* Problem to work on *
Using the material that follows, output exactly the lines from the one containing "general-purpose 16-bit mode." through the one containing "seventeen address inputs.", with both ends kept.

* Input data *

[src/pkg/ghp_pkg.sv]
// Constants for the general-purpose 16-bit host port.
// Assumes a single core clock; all widths and strap codes live here.
package ghp_pkg;
    // =====================================================================
    // Widths
    localparam int GHP_DATA_W = 16;
    localparam int GHP_ADDR_W = 17;
    localparam int GHP_BYTE_W = 8;
    // =====================================================================
    // Strap codes
    localparam logic [2:0] GHP_IFACE_GENERIC = 3'h7;
    localparam logic GHP_BUS_STATUS_GENERIC = 1'h1;
    localparam logic GHP_ORDER_LITTLE = 1'h0;
    localparam logic GHP_ORDER_BIG = 1'h1;
    // =====================================================================
    // Reset values, timing and store size
    localparam logic [15:0] GHP_DATA_RESET = 16'h0000;
    localparam int GHP_SYNC_STAGES = 2;
    localparam int GHP_MEM_WORDS = 64;
    localparam int GHP_MEM_AW = 6;
    // Port state machine.
    typedef enum logic [2:0] {
        GHP_IDLE = 3'b000,
        GHP_REQ = 3'b001,
        GHP_DONE = 3'b010,
        GHP_HOLD = 3'b011
    } ghp_state_e;
endpackage

[src/verilog/ghp_mem.sv]
// Small word store standing in for the display buffer behind the port.
// Assumes requests are synchronous to CLK; read data come from a register.
`timescale 1ns/1ps
module ghp_mem
    import ghp_pkg::*;
(
    input wire logic clk,
    input wire logic wr_en,
    input wire logic [1:0] wr_lane,
    input wire logic [GHP_MEM_AW-1:0] addr,
    input wire logic [GHP_DATA_W-1:0] wr_data,
    output logic [GHP_DATA_W-1:0] rd_data
);
    logic [GHP_DATA_W-1:0] mem [GHP_MEM_WORDS];

    // =====================================================================
    // Byte-lane writes and a registered read.
    always_ff @(posedge clk) begin
        if (wr_en && wr_lane[0]) begin
            mem[addr][7:0] <= wr_data[7:0];
        end
        if (wr_en && wr_lane[1]) begin
            mem[addr][15:8] <= wr_data[15:8];
        end
        rd_data <= mem[addr];
    end
endmodule

[src/verilog/ghp_port.sv]
// Host-side port of the display controller, general-purpose 16-bit mode.
// Assumes all host pins and the host bus clock arrive asynchronously to CLK.
//
// Summary of operation
// RL1: Transfers run at host bus clock edges.
// RL2: Sixteen data lines, seventeen address inputs.
// RL3: Host decodes high address into chip select.
// RL4: Host places address, then lowers select.
// RL5: Host lowers write strobe only when writing.
// RL6: Host lowers read strobe only when reading.
// RL7: High-byte enable qualifies upper byte both ways; the port uses it on writes only, and reads return the whole word.
// RL8: Host: enable low 16-bit, high 8-bit.
// RL9: Wait released when data valid or accepted.
// RL10: Wait held until arbitration grants host.
// RL11: Ready low inserts wait; host extends cycle.
// RL12: Status and direction inputs ignored during cycles.
// RL13: Endian strap selects data byte order.
// RL14: Straps latched at reset release fix mode.
// RL15: Straps 111 with status high select mode.
// RL16: Strap zero little endian, one big endian.
// RL17: Drive data only during select and read.
`timescale 1ns/1ps
module ghp_port
    import ghp_pkg::*;
(
    input wire logic CLK,
    input wire logic RST,
    input wire logic HOST_BUS_CLOCK,
    input wire logic DISPLAY_CTRL_SELECT_N,
    input wire logic READ_STROBE_N,
    input wire logic WRITE_STROBE_N,
    input wire logic UPPER_BYTE_ENABLE_N,
    input wire logic PORT_ADDR_LSB,
    input wire logic [15:1] PORT_ADDR_HI,
    input wire logic PORT_ADDR_TOP,
    input wire logic [GHP_DATA_W-1:0] PORT_DATA_IN,
    output logic [GHP_DATA_W-1:0] PORT_DATA_OUT,
    output logic PORT_DATA_OE_N,
    output logic DISPLAY_CTRL_READY,
    input wire logic BUS_STATUS_STRAP,
    input wire logic READ_WRITE_DIR,
    input wire logic IFACE_SELECT_STRAP0,
    input wire logic IFACE_SELECT_STRAP1,
    input wire logic IFACE_SELECT_STRAP2,
    input wire logic BYTE_ORDER_STRAP,
    input wire logic REFRESH_BUSY,
    output logic HOST_GRANT,
    output logic MODE_ACTIVE,
    output logic BIG_ENDIAN
);
    ghp_state_e state;
    logic [GHP_SYNC_STAGES-1:0] clk_s, cs_s, rd_s, wr_s;
    logic bclk_d;
    logic rst_d;
    logic [2:0] iface_lat;
    logic bs_lat;
    logic [GHP_ADDR_W-1:0] addr_s1, addr_s2;
    logic [GHP_DATA_W-1:0] din_s1, din_s2;
    logic ube_s1, ube_s2, lsb_s1, lsb_s2;
    logic is_write;
    logic mem_wr;
    logic [1:0] mem_lane;
    logic [GHP_DATA_W-1:0] mem_rd;
    logic [GHP_DATA_W-1:0] mem_wd;
    logic bclk_rise;
    logic cyc_active;
    logic [4:0] strap_s1, strap_s2;
    logic [1:0] host_lane;

    // Swap bytes for big-endian hosts; used on both write and read paths.
    function automatic logic [GHP_DATA_W-1:0] order_bytes(
        input logic [GHP_DATA_W-1:0] d,
        input logic big
    );
        order_bytes = big ? {d[GHP_BYTE_W-1:0], d[GHP_DATA_W-1:GHP_BYTE_W]} : d;
    endfunction

    // =====================================================================
    // Two-stage synchronisers; only the second stage is read by logic.
    always_ff @(posedge CLK) begin
        clk_s <= {clk_s[0], HOST_BUS_CLOCK};
        cs_s <= {cs_s[0], DISPLAY_CTRL_SELECT_N};
        rd_s <= {rd_s[0], READ_STROBE_N};
        wr_s <= {wr_s[0], WRITE_STROBE_N};
        addr_s1 <= {PORT_ADDR_TOP, PORT_ADDR_HI, PORT_ADDR_LSB};
        addr_s2 <= addr_s1;
        din_s1 <= PORT_DATA_IN;
        din_s2 <= din_s1;
        ube_s1 <= UPPER_BYTE_ENABLE_N;
        ube_s2 <= ube_s1;
        lsb_s1 <= PORT_ADDR_LSB;
        lsb_s2 <= lsb_s1;
        bclk_d <= clk_s[1];
    end

    // Host transfers start only on rising host bus clock edges.
    assign bclk_rise = clk_s[1] && !bclk_d; // RL1

    // Strap pins are board levels, but they still pass two flops first so that a
    // strap still settling at power-up cannot make the latch metastable.
    always_ff @(posedge CLK) begin
        strap_s1 <= {BYTE_ORDER_STRAP, BUS_STATUS_STRAP, IFACE_SELECT_STRAP2,
                     IFACE_SELECT_STRAP1, IFACE_SELECT_STRAP0};
        strap_s2 <= strap_s1;
    end

    // =====================================================================
    // Straps are caught at the first edge after reset falls, never inside reset.
    always_ff @(posedge CLK) begin
        rst_d <= RST;
        if (RST) begin
            iface_lat <= 3'h0;
            bs_lat <= 1'h0;
            BIG_ENDIAN <= GHP_ORDER_LITTLE;
        end else if (rst_d) begin
            iface_lat <= strap_s2[2:0]; // RL14
            bs_lat <= strap_s2[3]; // RL14
            BIG_ENDIAN <= strap_s2[4] ? GHP_ORDER_BIG : GHP_ORDER_LITTLE; // RL16
        end
    end

    // The direction input plays no part in this mode; status only at strap time.
    assign MODE_ACTIVE = (iface_lat == GHP_IFACE_GENERIC) &&
                         (bs_lat == GHP_BUS_STATUS_GENERIC); // RL15 RL12

    // A cycle is open while select and a strobe are low. Both strobes low is not a legal
    // host cycle; it is taken as a write, since the write strobe wins below.
    assign cyc_active = MODE_ACTIVE && !cs_s[1] && (!rd_s[1] || !wr_s[1]);

    // =====================================================================
    // Transfer sequencer: request, wait for grant, complete, hold to end.
    // A refresh that never ends stalls the host too; its bus timeout must cover that.
    always_ff @(posedge CLK) begin
        if (RST) begin
            state <= GHP_IDLE;
            is_write <= 1'h0;
        end else begin
            unique case (state)
                GHP_IDLE: begin
                    if (cyc_active && bclk_rise) begin
                        state <= GHP_REQ;
                        is_write <= !wr_s[1];
                    end
                end
                GHP_REQ: begin
                    if (!REFRESH_BUSY) begin // RL10
                        state <= GHP_DONE;
                    end
                end
                GHP_DONE: begin
                    state <= GHP_HOLD;
                end
                GHP_HOLD: begin
                    if (!cyc_active) begin
                        state <= GHP_IDLE;
                    end
                end
                default: begin
                    state <= GHP_IDLE;
                end
            endcase
        end
    end

    // Grant is the one core clock in which the store belongs to the host.
    assign HOST_GRANT = (state == GHP_REQ) && !REFRESH_BUSY;

    // Lanes as the host sees them: its upper byte when the enable is low or the odd
    // byte is addressed, its lower byte only at an even address. A big-endian host's
    // bytes sit swapped in the store, so the lane pair swaps with the data.
    always_comb begin
        host_lane[1] = !ube_s2 || lsb_s2; // RL7
        host_lane[0] = !lsb_s2; // RL7
        mem_lane = BIG_ENDIAN ? {host_lane[0], host_lane[1]} : host_lane; // RL13
    end
    // Writes land in the grant cycle itself, so data are accepted before ready rises.
    assign mem_wr = HOST_GRANT && is_write;
    assign mem_wd = order_bytes(din_s2, BIG_ENDIAN); // RL13

    ghp_mem u_mem (
        .clk(CLK),
        .wr_en(mem_wr),
        .wr_lane(mem_lane),
        .addr(addr_s2[GHP_MEM_AW:1]), // RL2
        .wr_data(mem_wd),
        .rd_data(mem_rd)
    );

    // =====================================================================
    // Read data is captured when the store answers and held for the cycle.
    // It stays until the next read, so a late host sample still sees the right word.
    always_ff @(posedge CLK) begin
        if (RST) begin
            PORT_DATA_OUT <= GHP_DATA_RESET;
        end else if (state == GHP_DONE && !is_write) begin
            PORT_DATA_OUT <= order_bytes(mem_rd, BIG_ENDIAN); // RL13
        end
    end

    // Ready stays low from cycle start until data valid or accepted.
    // It is a flop so that the host never sees a glitch while the state machine moves.
    always_ff @(posedge CLK) begin
        if (RST) begin
            DISPLAY_CTRL_READY <= 1'h1;
        end else if (state == GHP_HOLD) begin
            DISPLAY_CTRL_READY <= 1'h1; // RL9
        end else if (cyc_active) begin
            DISPLAY_CTRL_READY <= 1'h0; // RL11
        end else begin
            DISPLAY_CTRL_READY <= 1'h1;
        end
    end

    // Bus driven only while select and read are low; enable is active low.
    // The enable trails the pins by the synchroniser, so the bus turns round a few core
    // clocks after the read strobe rises; the host must allow that before driving.
    always_ff @(posedge CLK) begin
        if (RST) begin
            PORT_DATA_OE_N <= 1'h1;
        end else begin
            PORT_DATA_OE_N <= !(MODE_ACTIVE && !cs_s[1] && !rd_s[1]); // RL17
        end
    end
endmodule

[config.mk]
export PLATFORM = sky130hd
export DESIGN_NAME = ghp_port
export DESIGN_NICKNAME = d
export VERILOG_FILES = /design/src/pkg/ghp_pkg.sv /design/src/verilog/ghp_mem.sv /design/src/verilog/ghp_port.sv
export SDC_FILE = /design/constraint.sdc
export NUM_CORES = 1
export LEC_CHECK = 0
export ABC_AREA = 1
export BUFFER_PORTS_ARGS = -buffer_cell sky130_fd_sc_hd__buf_4
export CAP_MARGIN = 20
export CORE_AREA = 10 10 291 293
export CTS_CLUSTER_DIAMETER = 50
export DETAILED_ROUTE_END_ITERATION = 16
export DIE_AREA = 0 0 301 303
export GPL_ROUTABILITY_DRIVEN = 0
export PLACE_DENSITY = 0.76
export SLEW_MARGIN = 10
export SYNTH_ARGS = -nofsm -noshare
export SYNTH_HDL_FRONTEND = slang
export SYNTH_SLANG_ARGS = --single-unit
[constraint.sdc]
create_clock -name CLK -period 5.82 [get_ports CLK]
set_clock_uncertainty 0.05 [all_clocks]
set_input_delay 1.164 -clock CLK [delete_from_list [all_inputs] [get_ports CLK]]
set_output_delay 1.164 -clock CLK [all_outputs]
set_load 0.05 [all_outputs]
# --- After elaboration in Yosys (flattened, before gate mapping) ---
# Memory sizes are Yosys's and may differ from the RTL's. A register that Yosys moved wholly into a read port is not among the register bits.
# Cells that the tools add are included.
totals:
  output_inout_bits: 21
  in_bits: 47
  n_memories: 1
  regBits: 97
  ramBits: 1024
  rom_bits: 0
  latchBits: 0
  word_cells: 71
op_classes:
  magnitude_cmp: 0
  muxes: 13
  div_mod_pow: 0
  n_addsub: 0
  bitwise_logic: 0
  n_eq_ne: 7
  multipliers: 0
  n_reduce_logical: 26
  n_shift: 0
memory_table:
  columns: ["name", "words", "word_bits", "rd", "rd_clocked_by_memory_dff", "wr", "line", "text"]
  rows:
  - ["u_mem.mem", 64, 16, 1, 1, 1, "ghp_mem.sv:14", "logic [GHP_DATA_W-1:0] mem [GHP_MEM_WORDS];"]
ops:
  columns: ["op", "count"]
  rows:
  - ["2-to-1 mux 16 bit", 2]
  - ["one-hot mux 3 bit (4 select lines)", 1]
  - ["logical AND 1 bit", 11]
  - ["zero test 1 bit", 9]
  - ["2-to-1 mux 3 bit", 3]
  - ["== test 3 x 2 -> 1 bit (second input constant)", 2]
  - ["2-to-1 mux 1 bit", 6]
  - ["inequality test 2 bit (second input constant)", 3]
  - ["== test 3 x 1 -> 1 bit (second input constant)", 1]
  - ["== test 3 bit (second input constant)", 1]
  - ["zero test 3 bit", 1]
  - ["AND reduction 3 bit", 1]
  - ["logical OR 1 bit", 2]
  - ["2-to-1 mux 2 bit", 1]
  - ["AND reduction 2 bit", 1]
  - ["OR reduction 2 bit", 1]

# --- Logic depth before layout (Yosys ltp) ---
logic_depth:
  depth_word: 7
  ltp_mapped: 15

# --- By module ---
# From an unflattened synthesis, not the netlist that was laid out.
hier_totals:
  cells_unflattened: 4625
  hier_area_um2: 46803.6
modules_own_cells:
  columns: ["mod", "seq_area_each_um2", "cells_each", "instances", "area_each_um2"]
  rows:
  - ["ghp_mem", 31069.8, 4345, 1, 44019.7]
  - ["ghp_port", 1881.8, 280, 1, 2783.9]

# --- Worst setup path after synthesis ---
# No wires, ideal clock.
synth_path:
  path_type: "register to register"
  start: "register BIG_ENDIAN"
  end: "memory u_mem.mem[0][14] (data pin)"
  path_stages_with_launch: 5
  arrival_time_ps: 3834
  path_slack_ps: 1234
  required_ps: 5068
  path_cell_list: "dfxtp_1 -> buf_2 -> clkinv_1 -> clkbuf_1 -> o21ai_0"
synth_via:
  elab_chain_len: 1
synth_lines:
  columns: ["item", "line", "text"]
  rows:
  - ["start: declaration", "ghp_port.sv:49", "output logic BIG_ENDIAN"]
  - ["start signal: assignment", "ghp_port.sv:118", "BIG_ENDIAN <= strap_s2[4] ? GHP_ORDER_BIG : GHP_ORDER_LITTLE;"]
  - ["2-to-1 mux 16 bit", "ghp_port.sv:75", "order_bytes = big ? {d[GHP_BYTE_W-1:0], d[GHP_DATA_W-1:GHP_BYTE_W]} : d;"]
  - ["net mem_wd[14]", "ghp_port.sv:64", "logic [GHP_DATA_W-1:0] mem_wd;"]
  - ["end: declaration", "ghp_mem.sv:14", null]
# The timed path passes the listed nets, and every way through them passes these cells.

# --- Worst setup path in the final report ---
layout_path:
  start: "register addr_s2[2]"
  end: "memory u_mem.mem[50][4], enable pin"
layout_rtl:
  columns: ["item", "line", "text"]
  rows:
  - ["start: declaration", "ghp_port.sv:57", "logic [GHP_ADDR_W-1:0] addr_s1, addr_s2;"]
  - ["start signal: assignment", "ghp_port.sv:86", "addr_s2 <= addr_s1;"]
# Straight into the memory's write port.

==> qor.csv <==
stage,metric,value,unit
status,status,"complete, no violations",
die,dieHeight,303,microns
die,ios,68,
sta,final_hold_viol_count,0,
sta,max_freq,250,MHz
clocking,cts_tree,yes,
die,row_count,103,
sta,slew_viol_final,0,
setup_path,endpoint_kind,register,
clocking,hold_buffers,0,
clocking,cts_root_buf,clkbuf_16,
setup_path,r2r_slack,1830,ps
routing,routedWlPerCell,19.2,microns
die,die_w,301,microns
layout,final_cell_mix,"nand2_1 (2,897), edfxtp_1 (1,024), buf_4 (127)",
sta,fin_crit_sh,68.6,%
clocking,htree_levels,3,
worst_hold_path,hp-class,reg -> reg,
routing,via_per_inst,5.44,
grt,grt_pass1_vias,29900,
sta,finalSetupViolCount,0,
layout,fillerInstances,5709,
clocking,cts-resized-gates,0,
power,p_switching,0.00411,W
job,max_cap_viol_count,0,
die,core_area,0.0786,sq mm
layout,layout_commonest_cell,nand2_1,
routing,vias,31600,
setup_path,startpoint,addr_s2[2],
synth,yosysWarnings,0,
clocking,clock_path_buffers,3,
synth,syn_avg_cell_area,10.2,sq um
place,io_buffers,56,
setup_path,required,6160,ps
layout,syn_to_final_growth,11.3,%
setup_path,cp_top_family,simple AND/OR/NAND/NOR gates,
setup_path,cp.arrival,4330,ps
sta,finalCriticalPeriod,3990,ps
die,die-area,0.0912,sq mm
routing,first_iter_violations,3436,
power,swShare,23.3,%
setup_path,path_cells,inv_8 -> nor2_2 -> nand2_2 -> nor3_1 -> buf_2,
setup_path,critPathSlowestCell,nor3_1,
setup_path,r2r_cells,5,
layout,antenna_cells,0,
grt,grt_max_degree,162,
sta,worstMarginPinSlew,1120,ps
setup_path,path_class,reg -> reg,
layout,multi_input_area,0.0130,sq mm
routing,firstDrtPassIters,6,
grt,antenna_found_initial,2,
synth,synthesis.area,0.0470,sq mm
clocking,clkTransAtPathRegs,60,ps
power,peakVddDrop,252,uV
layout,regArea,0.0330,sq mm
synth,synth_cell_types,30,
setup_path,worstPathMaxFanout,60,
setup_path,path_buf_inv,2,
setup_path,r2r-end,u_mem.mem[50][4],
grt,gr-total-overflow,0,
synth,syn-num-nets,4677,
sta,rsz0062_at_grt,false,
synth,ys_seq_area_share,70.1,%
clocking,cts_setup_buffers,0,
grt,grt_pass1_wl,170000,microns
sta,tns,0,ps
power,internal-power,0.0135,W
setup_path,cp.depth,5,
die,initial_core_util,59.8,%
routing,ant_nets,0,
grt,globalRouteTotalUtil,24.1,%
layout,final_layout_size_suffix_gt1_share,9.32,%
sta,relSlewSlack,24.7,%
power,powerDensity,336,mW/mm^2
clocking,numCtsBuffers,115,
setup_path,critPathMaxStageDelay,960,ps
power,leakagePower,21.8,nW
routing,drc_errors,0,
power,pwr-share-clk,40.3,%
synth,synth-seq-cells,1134,
clocking,cts.sinks,1134,
setup_path,startpoint_type,register,
routing,totalWireLength,112000,microns
setup_path,worstSetupEndpoint,u_mem.mem[50][4],
power,power_frac_comb,7.9,%
synth,netlist_instances,4625,
place,hpwlAfterDp,61200,microns
power,power,0.0176,W
power,p_seq_share,51.8,%
setup_path,r2r-start,addr_s2[2],
layout,nets,4722,
clocking,insertion_delay,690,ps
per-layer routing:
metal | track usage, % | share of wire (%) | vias up | wire [microns]
met3 | 4.05 | 9.4 | 239 | 10500
met1 | 32.5 | 40 | 14800 | 44400
li1 | - | - | 15100 | -
met4 | 9.92 | 3.5 | 2 | 3940
met2 | 38.9 | 47 | 1449 | 52800
met5 | 0 | 0.012 | - | 13
final cells by class:
class,instances,share of cell area [%]
Clock inverter,49,0.836
Sequential cell,1134,62.9
Timing Repair Buffer,173,2.37
Inverter,51,0.413
Clock buffer,162,6.19
Multi-Input combinational cell,3195,24.7
Tap cell,1050,2.51
power groups by stage:
stage	clock network (W)	logic, W	registers, W
2_1_floorplan	0	0.000757	0.00941
3_3_place_gp	0	0.00132	0.00930
3_5_place_dp	0	0.00136	0.00930
4_1_cts	0.00715	0.00137	0.00913
5_1_grt	0.00749	0.00151	0.00914
6_report	0.00710	0.00139	0.00913
worst register-to-register path, cell delays in order, from the launching register on:
cell and delay [ps]:
dfxtp_4 870, inv_8 280, nor2_2 490, nand2_2 740, nor3_1 980, buf_2 300
synthesized netlist by cell type:
cell type | number | area, sq um
nand2_1 | 2897 | 10900
edfxtp_1 | 1024 | 30700
buf_2 | 111 | 556
dfxtp_1 | 110 | 2200
clkbuf_1 | 81 | 304
nor3_1 | 76 | 380
nor2_1 | 61 | 229
nor3_2 | 53 | 531
o21ai_0 | 44 | 220
inv_1 | 37 | 139
buf_1 | 36 | 135
a31oi_1 | 16 | 100
nand3_1 | 12 | 60.1
inv_2 | 10 | 37.5
buf_4 | 9 | 67.6
buf_6 | 8 | 90.1
nor3_4 | 7 | 114
o211ai_1 | 6 | 45.0
ha_1 | 5 | 62.6
or2_2 | 5 | 31.3
inv_4 | 3 | 18.8
nand2_2 | 3 | 18.8
nor2_2 | 3 | 18.8
a21oi_1 | 2 | 10.0
and3_1 | 1 | 6.26
clkinv_1 | 1 | 3.75
nand4_1 | 1 | 6.26
o211ai_2 | 1 | 12.5
o21ai_1 | 1 | 5.00
or2_1 | 1 | 6.26
stage by stage:
step / setup slack (ps) / hold slack (ps) / cell area (sq um) / utilization (%) / instances
after floorplan: 1230 / 260 / 47000 / - / 4625
after global routing: 1830 / 278 / 52400 / 66.6 / 5814
after CTS: 1870 / 275 / 52200 / 66.4 / 5785
after detailed placement: 1840 / 262 / 48500 / 61.7 / 5574
after global placement: 1890 / 260 / 48400 / 61.5 / 5551
final: 1830 / 275 / 52400 / 66.6 / 5814
registers in the layout, indices dropped and copies added (netlist names), 2 cells and up:
| register | flops |
|---|---|
| addr_s1 | 7 |
| strap_s2 | 5 |
| cs_s | 2 |
| u_mem.rd_data | 16 |
| strap_s1 | 5 |
| clk_s | 2 |
| din_s2 | 16 |
| u_mem.mem | 1024 |
| din_s1 | 16 |
| state | 2 |
| iface_lat | 3 |
| PORT_DATA_OUT | 16 |
| addr_s2 | 7 |
| rd_s | 2 |
| wr_s | 2 |
how the worst min path moves through the flow:
| stage | slack, ps | to | cells after the start | startpoint |
|---|---|---|---|---|
| final | 270 | addr_s2[1] | 0 | addr_s1[1] |
| after global routing | 280 | addr_s2[1] | 0 | addr_s1[1] |
| after CTS | 280 | addr_s2[5] | 0 | addr_s1[5] |
| after detailed placement | 260 | addr_s2[5] | 0 | addr_s1[5] |
| after global placement | 260 | din_s2[5] | 0 | din_s1[5] |
| after floorplan | 260 | addr_s2[0] | 0 | addr_s1[0] |
cells by family after synthesis:
logic type | share of synthesized area (%)
adders and majority gates | 0.133
and+or+nand+nor | 26.1
buffers and inverters | 2.87
DFF | 70.1
AOI/OAI and AO/OA | 0.835
Note: power is estimated with default switching activity, not from simulation.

* Exercise solution *
// Host-side port of the display controller, general-purpose 16-bit mode.
// Assumes all host pins and the host bus clock arrive asynchronously to CLK.
//
// Summary of operation
// RL1: Transfers run at host bus clock edges.
// RL2: Sixteen data lines, seventeen address inputs.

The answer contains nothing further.